The other view, particularly in Sweden, Japan and USA, is that washing eggs reduces the presence of contaminants on the shell picked up during the egg production process and minimized in that way also the risk of horizontally-transmitted contamination of the yolk by S.E. (Mauldin and Buhr 1993, ICMSF 1998, Hutchison et al. 2003, 2004). However, the contribution of washing in improving the reduction of Salmonella risk remains unclear and is largely unproven by published data (Hutchison et al. 2003).

Current egg washing practice forms a part of the egg packaging companies, if possible within 24 h of lay, and can be divided in 4 stages (Hutchison et al. 2003): 1st) pre-washing: wetting with spray of warm water of about 40°C; 2nd) washing: either rubbing with rotating brushes in side-to side motion with 40-50°C hot water or with high pressure jet systems; 3rd) rinsing: clean hot water (up to 60°C) to remove debris and 4th) drying and further treatment (e.g. oiling). In USA it has been estimated that 50% of washed eggs are oiled, which seems not necessary when eggs distributed below 12°C and likely to be consumed quickly (Hutchison et al. 2003).

The washing procedure/practice seems to be crucial for the microbiological quality of washed eggs (Srikaeo and Hourigan 2002, Hutchison et al. 2003). Besides of high temperatures between 41-44°C (Mauldin and Buhr 1993, Australian Egg Industry Association 1998) pH-values about 11 of the washing water are demanded by Catalano and Knabel (1994). Further, the concentration of iron in the washing water should be less than 2 ppm otherwise an increased spoilage can be expected because of saturation of the iron chelating properties of ovotransferrin (Garibaldi and Bayne 1960, 1962).

However, even if eggs are washed by an optimal protocol there are a number of concerns. Potential risks for washed eggs are that all brushes and also high-pressure jet systems have a potential to damage the eggs. A condensation or so-called sweating because of an insufficient drying procedure or caused by movement of eggs in and out of cold stores could implement a faster penetration of bacteria through the shell.
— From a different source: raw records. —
**config.mk**
```make
export PLATFORM = sky130hd
export DESIGN_NAME = flt2int_iter_flat
export DESIGN_NICKNAME = d
export VERILOG_FILES = /design/src/rtl/flt2int_iter_if.sv /design/src/rtl/flt2int_iter.sv /design/src/flat_wrapper.sv
export SDC_FILE = /design/constraint.sdc
export NUM_CORES = 1
export LEC_CHECK = 0
export ABC_AREA = 1
export BUFFER_PORTS_ARGS = -buffer_cell sky130_fd_sc_hd__buf_2
export CORE_UTILIZATION = 47
export DETAILED_ROUTE_END_ITERATION = 6
export PLACE_DENSITY = 0.72
export SLEW_MARGIN = 20
export SYNTH_ARGS = -nofsm -noshare
export SYNTH_HDL_FRONTEND = slang
export SYNTH_SLANG_ARGS = --single-unit
```
**constraint.sdc**
```tcl
create_clock -name clk -period 2.25 [get_ports clk]
set_clock_uncertainty 0.05 [all_clocks]
set_input_delay 0.3375 -clock clk [delete_from_list [all_inputs] [get_ports clk]]
set_output_delay 0.3375 -clock clk [all_outputs]
set_load 0.05 [all_outputs]
```
**src/rtl/flt2int_iter_if.sv**
```systemverilog
`default_nettype none
// ============================================================================
//  Module   : flt2int_iter_if
//  Purpose  : Request/acknowledge bus between a datapath (master) and the
//             iterative float-to-integer coprocessor (slave).
//  Signals  : req      - conversion request (master -> slave)
//             rnd_mode - 0 truncate, 1 round-nearest-even (master -> slave)
//             flt_in   - {sign, exponent, fraction} operand (master -> slave)
//             busy     - conversion in progress (slave -> master)
//             ack      - one-cycle result-valid pulse (slave -> master)
//             int_out  - signed integer result (slave -> master)
//             sat      - result was clamped (slave -> master)
//             inexact  - nonzero fraction bits discarded (slave -> master)
//  Revision : 1.0 - initial release
// ============================================================================
interface flt2int_iter_if #(
  parameter int EXP_W = 5,
  parameter int MAN_W = 10,
  parameter int INT_W = 16
);
  logic                   req;
  logic                   rnd_mode;
  logic [EXP_W+MAN_W:0]   flt_in;
  logic                   busy;
  logic                   ack;
  logic [INT_W-1:0]       int_out;
  logic                   sat;
  logic                   inexact;

  modport master (
    output req, rnd_mode, flt_in,
    input  busy, ack, int_out, sat, inexact
  );

  modport slave (
    input  req, rnd_mode, flt_in,
    output busy, ack, int_out, sat, inexact
  );
endinterface
`default_nettype wire

```
**src/rtl/flt2int_iter.sv**
```systemverilog
`default_nettype none
// ============================================================================
//  Module   : flt2int_iter
//  Purpose  : Iterative IEEE-style float to signed two's-complement integer
//             converter. Shifts the significand one bit per cycle, supports
//             truncation or round-nearest-even, and saturates at both ends.
//  Ports    : clk     - rising-edge clock
//             reset_n - asynchronous active-low reset
//             bus     - flt2int_iter_if slave modport (req/ack handshake,
//                       operand, result and flags)
//  Revision : 1.0 - initial release
// ============================================================================
module flt2int_iter #(
  parameter int EXP_W = 5,
  parameter int MAN_W = 10,
  parameter int INT_W = 16
) (
  input  logic           clk,
  input  logic           reset_n,
  flt2int_iter_if.slave  bus
);

  localparam int BIAS  = 2**(EXP_W-1) - 1;
  localparam int FLT_W = 1 + EXP_W + MAN_W;
  localparam int CNT_W = $clog2(INT_W + MAN_W + 2);
  localparam logic [INT_W-1:0] MAX_POS = {1'b0, {(INT_W-1){1'b1}}};
  localparam logic [INT_W-1:0] MIN_NEG = {1'b1, {(INT_W-1){1'b0}}};

  typedef enum logic [2:0] {
    S_IDLE   = 3'd0,
    S_DECODE = 3'd1,
    S_SHIFT  = 3'd2,
    S_ROUND  = 3'd3,
    S_DONE   = 3'd4
  } state_t;

  state_t             state_q, state_d;
  logic [FLT_W-1:0]   flt_q, flt_d;
  logic               rnd_q, rnd_d;
  logic [INT_W-1:0]   mag_q, mag_d;
  logic [CNT_W-1:0]   cnt_q, cnt_d;
  logic               left_q, left_d;
  logic               guard_q, guard_d;
  logic               sticky_q, sticky_d;
  logic [INT_W-1:0]   int_q, int_d;
  logic               sat_q, sat_d;
  logic               inexact_q, inexact_d;

  // Field decode of the captured operand
  logic               w_sign;
  logic [EXP_W-1:0]   w_exp;
  logic [MAN_W-1:0]   w_frac;
  logic signed [31:0] w_e;
  logic               w_inc;
  logic [INT_W-1:0]   w_rmag;

  assign w_sign = flt_q[FLT_W-1];
  assign w_exp  = flt_q[FLT_W-2 -: EXP_W];
  assign w_frac = flt_q[MAN_W-1:0];
  assign w_e    = $signed({{(32-EXP_W){1'b0}}, w_exp}) - BIAS;

  // Round-nearest-even increment; magnitude is below 2**(INT_W-1) here,
  // so the sum cannot wrap the INT_W-bit register.
  assign w_inc  = rnd_q & guard_q & (sticky_q | mag_q[0]);
  assign w_rmag = mag_q + {{(INT_W-1){1'b0}}, w_inc};

  always_ff @(posedge clk or negedge reset_n) begin
    if (!reset_n) begin
      state_q   <= S_IDLE;
      flt_q     <= '0;
      rnd_q     <= 1'b0;
      mag_q     <= '0;
      cnt_q     <= '0;
      left_q    <= 1'b0;
      guard_q   <= 1'b0;
      sticky_q  <= 1'b0;
      int_q     <= '0;
      sat_q     <= 1'b0;
      inexact_q <= 1'b0;
    end else begin
      state_q   <= state_d;
      flt_q     <= flt_d;
      rnd_q     <= rnd_d;
      mag_q     <= mag_d;
      cnt_q     <= cnt_d;
      left_q    <= left_d;
      guard_q   <= guard_d;
      sticky_q  <= sticky_d;
      int_q     <= int_d;
      sat_q     <= sat_d;
      inexact_q <= inexact_d;
    end
  end

  always_comb begin
    state_d   = state_q;
    flt_d     = flt_q;
    rnd_d     = rnd_q;
    mag_d     = mag_q;
    cnt_d     = cnt_q;
    left_d    = left_q;
    guard_d   = guard_q;
    sticky_d  = sticky_q;
    int_d     = int_q;
    sat_d     = sat_q;
    inexact_d = inexact_q;

    case (state_q)
      S_IDLE: begin
        if (bus.req) begin
          flt_d   = bus.flt_in;
          rnd_d   = bus.rnd_mode;
          state_d = S_DECODE;
        end
      end

      S_DECODE: begin
        guard_d  = 1'b0;
        sticky_d = 1'b0;
        mag_d    = {{(INT_W-MAN_W-1){1'b0}}, |w_exp, w_frac};
        if (w_exp == '0) begin
          // zero or subnormal: magnitude is far below one half
          int_d     = '0;
          sat_d     = 1'b0;
          inexact_d = |w_frac;
          state_d   = S_DONE;
        end else if (&w_exp) begin
          // only exact -inf maps to MIN; NaN of either sign maps to MAX
          int_d     = (w_sign && (w_frac == '0)) ? MIN_NEG : MAX_POS;
          sat_d     = 1'b1;
          inexact_d = 1'b0;
          state_d   = S_DONE;
        end else if (w_e < -1) begin
          int_d     = '0;
          sat_d     = 1'b0;
          inexact_d = 1'b1;
          state_d   = S_DONE;
        end else if (w_e >= INT_W-1) begin
          int_d     = w_sign ? MIN_NEG : MAX_POS;
          // exactly -2**(INT_W-1) is representable
          sat_d     = !(w_sign && (w_e == INT_W-1) && (w_frac == '0));
          inexact_d = 1'b0;
          state_d   = S_DONE;
        end else begin
          if (w_e >= MAN_W) begin
            left_d = 1'b1;
            cnt_d  = CNT_W'(w_e - MAN_W);
          end else begin
            left_d = 1'b0;
            cnt_d  = CNT_W'(MAN_W - w_e);
          end
          state_d = (w_e == MAN_W) ? S_ROUND : S_SHIFT;
        end
      end

      S_SHIFT: begin
        if (left_q) begin
          mag_d = mag_q << 1;
        end else begin
          mag_d    = mag_q >> 1;
          guard_d  = mag_q[0];
          sticky_d = sticky_q | guard_q;
        end
        cnt_d = cnt_q - {{(CNT_W-1){1'b0}}, 1'b1};
        if (cnt_q == {{(CNT_W-1){1'b0}}, 1'b1}) begin
          state_d = S_ROUND;
        end
      end

      S_ROUND: begin
        inexact_d = guard_q | sticky_q;
        if (!w_sign) begin
          if (w_rmag > MAX_POS) begin
            int_d = MAX_POS;
            sat_d = 1'b1;
          end else begin
            int_d = w_rmag;
            sat_d = 1'b0;
          end
        end else begin
          if (w_rmag > MIN_NEG) begin
            int_d = MIN_NEG;
            sat_d = 1'b1;
          end else begin
            int_d = '0 - w_rmag;
            sat_d = 1'b0;
          end
        end
        state_d = S_DONE;
      end

      S_DONE: begin
        state_d = S_IDLE;
      end

      default: begin
        state_d = S_IDLE;
      end
    endcase
  end

  assign bus.busy    = (state_q != S_IDLE);
  assign bus.ack     = (state_q == S_DONE);
  assign bus.int_out = int_q;
  assign bus.sat     = sat_q;
  assign bus.inexact = inexact_q;

endmodule
`default_nettype wire

```
**src/flat_wrapper.sv**
```systemverilog
// flat-port wrapper written by rule: the top's interface ports become plain ports
module flt2int_iter_flat 
#(
  parameter int EXP_W = 5,
  parameter int MAN_W = 10,
  parameter int INT_W = 16
)
  (clk, reset_n, bus_req, bus_rnd_mode, bus_flt_in, bus_busy, bus_ack, bus_int_out, bus_sat, bus_inexact);
  flt2int_iter_if #(.EXP_W(EXP_W), .MAN_W(MAN_W), .INT_W(INT_W)) bus_i ();
  input  logic clk;
  input  logic reset_n;
  input wire logic [$bits(bus_i.req)-1:0] bus_req;
  input wire logic [$bits(bus_i.rnd_mode)-1:0] bus_rnd_mode;
  input wire logic [$bits(bus_i.flt_in)-1:0] bus_flt_in;
  output wire logic [$bits(bus_i.busy)-1:0] bus_busy;
  output wire logic [$bits(bus_i.ack)-1:0] bus_ack;
  output wire logic [$bits(bus_i.int_out)-1:0] bus_int_out;
  output wire logic [$bits(bus_i.sat)-1:0] bus_sat;
  output wire logic [$bits(bus_i.inexact)-1:0] bus_inexact;
  assign bus_i.req = bus_req;
  assign bus_i.rnd_mode = bus_rnd_mode;
  assign bus_i.flt_in = bus_flt_in;
  assign bus_busy = bus_i.busy;
  assign bus_ack = bus_i.ack;
  assign bus_int_out = bus_i.int_out;
  assign bus_sat = bus_i.sat;
  assign bus_inexact = bus_i.inexact;
  flt2int_iter #(.EXP_W(EXP_W), .MAN_W(MAN_W), .INT_W(INT_W)) u_core (.clk(clk), .reset_n(reset_n), .bus(bus_i));
endmodule
```
After elaboration in Yosys (flattened, before gate mapping)
Cells that the tools add are included.

Bits in registers: 62. Word-level logic and storage cells: 108. Output and inout port bits: 20. Input bits: 20.

Reduce and logical (&&, ||, !) cells: 19. Add/sub/neg operators: 6. Magnitude comparators: 5. Eq/ne operators: 15. Muxes and demuxes: 44. Bitwise operators: 8.

Operator list (count): 2-to-1 mux 16 bit (10); one-hot mux 16 bit (2 select lines) (2); 2-to-1 mux 5 bit (5); 2-to-1 mux 3 bit (6); adder 16 x 1 -> 16 bit (1); greater-than comparator 16 x 15 -> 1 bit (second input constant) (1); greater-than comparator 16 bit (second input constant) (1); subtractor 1 x 16 -> 16 bit (first input constant) (1); 2-to-1 mux 1 bit (15); AND reduction 5 bit (3); equality test 6 x 5 -> 1 bit (second input constant) (2); greater-or-equal comparator 6 x 5 -> 1 bit (second input constant) (2); != test 2 bit (second input constant) (6); one-hot mux 3 bit (4 select lines) (1); logical NOT 10 bit (1); one-hot mux 5 bit (2 select lines) (1); OR reduction 10 bit (1); one-hot mux 1 bit (2 select lines) (4); AND reduction 2 bit (4); equality test 3 x 2 -> 1 bit (second input constant) (2); < comparator 6 x 1 -> 1 bit (second input constant) (1); subtractor 5 x 4 -> 6 bit (second input constant) (1); equality test 5 x 1 -> 1 bit (second input constant) (1); logical NOT 5 bit (1); other kinds (16) (24).

Logic depth before layout (Yosys ltp)
Gate-level depths: netlist of run 1.

Word-level depth: 10. Depth in mapped cells: 19. Depth with buffers taken out: 19.

Least setup slack after synthesis of run 1
OpenSTA, ideal clock, no wires.

Path kind: reg2reg. Start point: register u_core.mag_q[0]. End point: register u_core.int_q[11] (netlist: u_core.bus.int_out[11]). Cell stages (with the launch flop): 19. Setup slack: -0.121 ns. Arrival time: 2.247 ns. Period minus slack after synthesis: 2.371 ns. Cells stage by stage: dfrtp_1 > inv_1 > a21oi_1 > ha_1 > nand2_1 > clkinv_1 > nor2_1 > inv_1 > ha_1 > nand2_2 > nor2_4 > nand3_2 > nor2_2 > nand3_4 > nand2_8 > nand2_8 > o21bai_1 > nand2_1 > a21oi_2.

Cells in the longest elaborated chain, start to end: 7. Elaborated cells between the ends (all ways): 10. Those cells by class: add/sub: 2; order compare: 2; mux: 4; bitwise: 2.

RTL lines: from (decl) (line flt2int_iter.sv:40) `logic [INT_W-1:0] mag_q, mag_d;`; from (signal assigned) (line flt2int_iter.sv:84) `mag_q <= mag_d;`; OR 1 bit (line flt2int_iter.sv:64) `assign w_inc = rnd_q & guard_q & (sticky_q | mag_q[0]);`; bitwise AND 1 bit (line flt2int_iter.sv:64); adder 16 x 1 -> 16 bit (*) (line flt2int_iter.sv:65) `assign w_rmag = mag_q + {{(INT_W-1){1'b0}}, w_inc};`; subtractor 1 x 16 -> 16 bit, or another cell as far along (line flt2int_iter.sv:185) `int_d = '0 - w_rmag;`; 2-to-1 mux 16 bit, on equally long branches (line flt2int_iter.sv:181, flt2int_iter.sv:173); 2-to-1 mux 16 bit (*) (line flt2int_iter.sv:172) `if (!w_sign) begin`; one-hot mux 16 bit (2 select lines) (*) (line flt2int_iter.sv:108) `case (state_q)`; to (signal assigned) (line flt2int_iter.sv:89) `int_q <= int_d;`; to (decl) (line flt2int_iter.sv:45) `logic [INT_W-1:0] int_q, int_d;`.

Every way passes the cells marked *; elsewhere a longest branch is shown, timed or not. A chain may end at the register's enable or synchronous reset.

Worst setup path after layout of run 1
Start point: register u_core.guard_q. End point: register u_core.int_q[15] (netlist: u_core.bus.int_out[15]).

Cells in the longest elaborated chain, start to end: 7. Elaborated cells between the ends (all ways): 10. Those cells by class: add/sub: 2; order compare: 2; mux: 4; bitwise: 2.

RTL lines: from (decl) (line flt2int_iter.sv:43) `logic guard_q, guard_d;`; from (signal assigned) (line flt2int_iter.sv:87) `guard_q <= guard_d;`; bitwise AND 1 bit (*) (2 in series) (line flt2int_iter.sv:64); adder 16 x 1 -> 16 bit (*) (line flt2int_iter.sv:65); subtractor 1 x 16 -> 16 bit, or another cell as far along (line flt2int_iter.sv:185); 2-to-1 mux 16 bit, on equally long branches (line flt2int_iter.sv:181, flt2int_iter.sv:173); 2-to-1 mux 16 bit (*) (line flt2int_iter.sv:172); one-hot mux 16 bit (2 select lines) (*) (line flt2int_iter.sv:108).

Marked as above.

==> flow_metrics.env, run 1 <==
export IMPL_outcome="complete, but fails checks"
export IMPL_violations="setup timing"
export IMPL_synth_distinct_cells=43
export IMPL_hold_class="input port to flop"
export IMPL_hold_violations=0
export IMPL_n_fill_cell=711
export IMPL_p_int_mw=4.83
export IMPL_die_w_um=97.2
export IMPL_pre_cts_ws_ns=-0.169
export IMPL_synth_warnings=0
export IMPL_post_route_period_util=1.11
export IMPL_area_sequential_um2=1550
export IMPL_wirelength_mm=12.4
export IMPL_numPlacedInstances=758
export IMPL_worstMarginPinSlew_ns=0.597
export IMPL_synthCells=571
export IMPL_final_cells=804
export IMPL_p_seq_frac=0.222
export IMPL_cp_end_kind="flop"
export IMPL_track_usage=0.265
export IMPL_switching_share=0.490
export IMPL_path_class="flop to flop"
export IMPL_fin_nets=727
export IMPL_drtAntennaViolNets=0
export IMPL_critPathRequiredTime_ns=2.45
export IMPL_clock_path_buffers=2
export IMPL_antenna_cells=0
export IMPL_drtPass1Iterations=7
export IMPL_area_delta_synth_final_pct=36.0
export IMPL_rsz0062_at_grt="yes"
export IMPL_routedLengthMet1_mm=4.91
export IMPL_cts_made_buffers=9
export IMPL_dr_wl_met3_um=629
export IMPL_synth_area_leaders="dfrtp_1 (36%), nand2_1 (12%), inv_1 (5.9%)"
export IMPL_drv_cap=0
export IMPL_port_buffers=39
export IMPL_grt_pass1_wl_mm=20.3
export IMPL_grt_pass1_vias=4516
export IMPL_critical_path_max_stage_delay_ns=0.38
export IMPL_clkSinkCount=62
export IMPL_top_layer="met4"
export IMPL_avgSynthCellArea_um2=7.46
export IMPL_synth_net_count=607
export IMPL_yosysTopAreaCell="dfrtp_1"
export IMPL_cts_tree="yes"
export IMPL_hold_depth=2
export IMPL_reg2regPathDepth=19
export IMPL_overflow=0
export IMPL_slew_headroom=0.602
export IMPL_clockPowerShare=0.143
export IMPL_dieArea_um2=9440
export IMPL_dpl_hpwl_mm=8.33
export IMPL_crit_top_cell="nor2_4"
export IMPL_synth_top_cell_area_share=0.364
export IMPL_multi_input_area_um2=2670
export IMPL_die_h_um=97.2
export IMPL_start_util=0.486
export IMPL_setup_ws_ns=-0.237
export IMPL_cp_arrival_ns=2.68
export IMPL_ys_ff_latch=62
export IMPL_core_um2=8760
export IMPL_period_needed_ns=2.49
export IMPL_ios=40
export IMPL_vias=4500
export IMPL_setup_viol=17
export IMPL_max_freq_mhz=402
export IMPL_insertion_delay_ns=0.36
export IMPL_finish_utilization=0.661
export IMPL_p_leak_nw=2.81
export IMPL_row_count=34
export IMPL_wl_per_cell_um=15.5
export IMPL_power_frac_comb=0.634
export IMPL_antenna_found_initial=0
export IMPL_power_mw=9.47
export IMPL_drt_iter0_drc=243
export IMPL_drive_above_1_share=0.348
export IMPL_tns_ns=-3.14
export IMPL_met2_wirelength_mm=6.55
export IMPL_finalMaxSlewViolations=0
export IMPL_ir_drop_mv=1.13
export IMPL_gp_congestion=0.945
export IMPL_grt_max_degree=40
export IMPL_seq_area_frac_synth=0.364
export IMPL_ctsRootBufferMaster="clkbuf_8"
export IMPL_crit_chain="nand2_2 > a21oi_4 > ha_4 > nand2_4 > clkinv_4 > nor2_4 > inv_2 > ha_4 > nand2_4 > nor2_4 > nand3_4 > nor2_4 > nand3_4 > buf_4 > buf_6 > nor2_2 > nand2_1 > o211ai_1 > a21oi_1"
export IMPL_cts_htree_levels=3
export IMPL_drc=0
export IMPL_p_sw_mw=4.65
export IMPL_netlist_area_um2=4260
export IMPL_path_max_fanout=3
export IMPL_clkTransAtPathRegs_ns=0.08
export IMPL_p_per_area_nw_per_um2=1640
export IMPL_start_kind="flop"
export IMPL_viasPerCell=5.60
export IMPL_crit_slowest_cell="dfrtp_1"
## power groups by stage
stage	clock network (mW)	logic [mW]	registers, mW
5_1_grt	1.42	6.58	2.18
2_1_floorplan	0	3.02	2.59
6_report	1.36	6.01	2.10
3_5_place_dp	0	5.08	2.09
4_1_cts	1.37	5.28	2.08
3_3_place_gp	0	4.94	2.07
## routing by layer
layer  up-vias  GRT usage
met5         -          0
met4         0      0.132
met3        36     0.0489
li1       2139          -
met1      2157      0.302
met2       168      0.473
## cell usage in the layout, fill, tap and decap left out, types with 12 or more instances in the layout
master and n:
a21oi_1 23, nand2_2 20, buf_4 74, nor2_1 46, inv_1 63, dfrtp_1 62
nand2_1 121, buf_2 39, nand3_1 31, nor2_2 12, o21ai_0 25, nand4_1 12
## synth_stat cells, drive strengths merged
cell type  number
nand3b          1
or2             1
xnor2           2
o2111ai         3
o21bai          9
o211ai          3
nor3b           1
nor4            2
a22oi           4
a31oi           4
nand4          12
nor2           69
a21oi          35
o21ai          32
nand3          40
o22ai           7
nor3            5
buf             8
clkbuf          4
a221o           4
o221ai          8
clkinv          3
xor2            5
mux2            7
dfrtp          62
ha             16
inv            70
nand2         154
## cell type report
type,instances,area share
Timing Repair Buffer,121,0.152
Inverter,73,0.0486
Sequential cell,62,0.268
Multi-Input combinational cell,424,0.462
Tap cell,108,0.0233
Clock inverter,7,0.0253
Clock buffer,9,0.0214
## cell families after synthesis
| family | count (synthesis) | share of synthesized area |
|---|---|---|
| adders and majority gates | 16 | 0.0470 |
| and+or+nand+nor | 285 | 0.312 |
| AOI/OAI and AO/OA | 109 | 0.162 |
| buffers and inverters | 85 | 0.0796 |
| muxes | 7 | 0.0185 |
| xor gates and xnor gates | 7 | 0.0162 |
| DFF | 62 | 0.364 |
## critical path: cells and delay by family (launching register included)
kind / cells / cell delay [ns]
AO/OA/AOI/OAI: 3 / 0.35
AND/OR/NAND/NOR: 10 / 0.86
flip-flops: 1 / 0.38
buffers and inverters: 4 / 0.42
adder cells (fa/ha/maj): 2 / 0.33
## repair_timing
item	4_1_cts	5_1_grt
setup buffers	13	15
endpoints found under the setup margin	17	25
pin swaps	17	33
hold buffers	1	0
endpoints found under the hold margin	23	0
resized for setup	16	57
cloned	0	1
## per-stage QoR
step	hold WS, ns	instance area [µm²]
6_report	0.149	5790
5_1_grt	0.152	5790
4_1_cts	0.150	5430
3_5_place_dp	0.331	5000
3_3_place_gp	0.333	5000
2_1_floorplan	-0.00809	4310
## worst paths after layout
kind | startpoint | to | slack [ns]
worst max-delay path | u_core.guard_q | u_core.bus.int_out[15] | -0.24
worst min-delay path | bus_flt_in[12] | u_core.flt_q[12] | 0.15
worst max register to register | u_core.guard_q | u_core.bus.int_out[15] | -0.24
worst min register to register | u_core.bus.inexact | u_core.bus.inexact | 0.45
max in group asynchronous | reset_n | u_core.cnt_q[1] | 1.07
min in group asynchronous | reset_n | u_core.mag_q[12] | 0.46
## flip-flops by register name (all words and copies together) (netlist names)
register / count
u_core.bus.int_out: 16
u_core.rnd_q: 1
u_core.cnt_q: 5
u_core.flt_q: 16
u_core.bus.sat: 1
u_core.sticky_q: 1
u_core.bus.inexact: 1
u_core.mag_q: 16
u_core.state_q: 3
u_core.guard_q: 1
u_core.left_q: 1
Note: power is estimated with default switching activity, not from simulation.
Our extensive microbiological study was conducted to show if washed eggs still ensure the safety of the consumer and / or whether there are any disadvantages regarding the shelf life of the eggs. The answer to this question is essential for their marketing ability and simultaneously of great importance in the process of introducing alternative keeping systems in Europe. Material and methods Up to now 1500 intact hen´s eggs (Hisex White) from a local farm in Saxony (Germany) were examined.

Fresh-laid optically clean and soiled eggs (faecal material, dust, blood, egg content or feathers on the surface) from a cage husbandry were washed for one minute under flowing tap water (without any chemicals or sanitizers) with temperatures from 38 to 42°C using a brush followed by air-drying for about 2-3 minutes to simulate the commercial practice. In one trial hypochlorite-containing water (18-21 ppm) was used and the effect on the cuticle was proved.

For evaluating the effect of washing on the eggs the following investigations were performed:

EFFECT OF WASHING ON THE CUTICLE a) Fresh laid washed and unwashed eggs (n=30) were coloured with Evans Blue, a diazo-dye which strongly interacts with cuticle-proteins according to the method of Mamadou (1990).

For that eggs were dipped into 250 ml 10% Evans Blue (Fluka, 46160) for five minutes, rinsed for another 10 seconds with tap water, dried and graded using an self made index covering 8 nuances from 0 (white colour; almost no cuticle) to 7 (deep blue colour, intact cuticle).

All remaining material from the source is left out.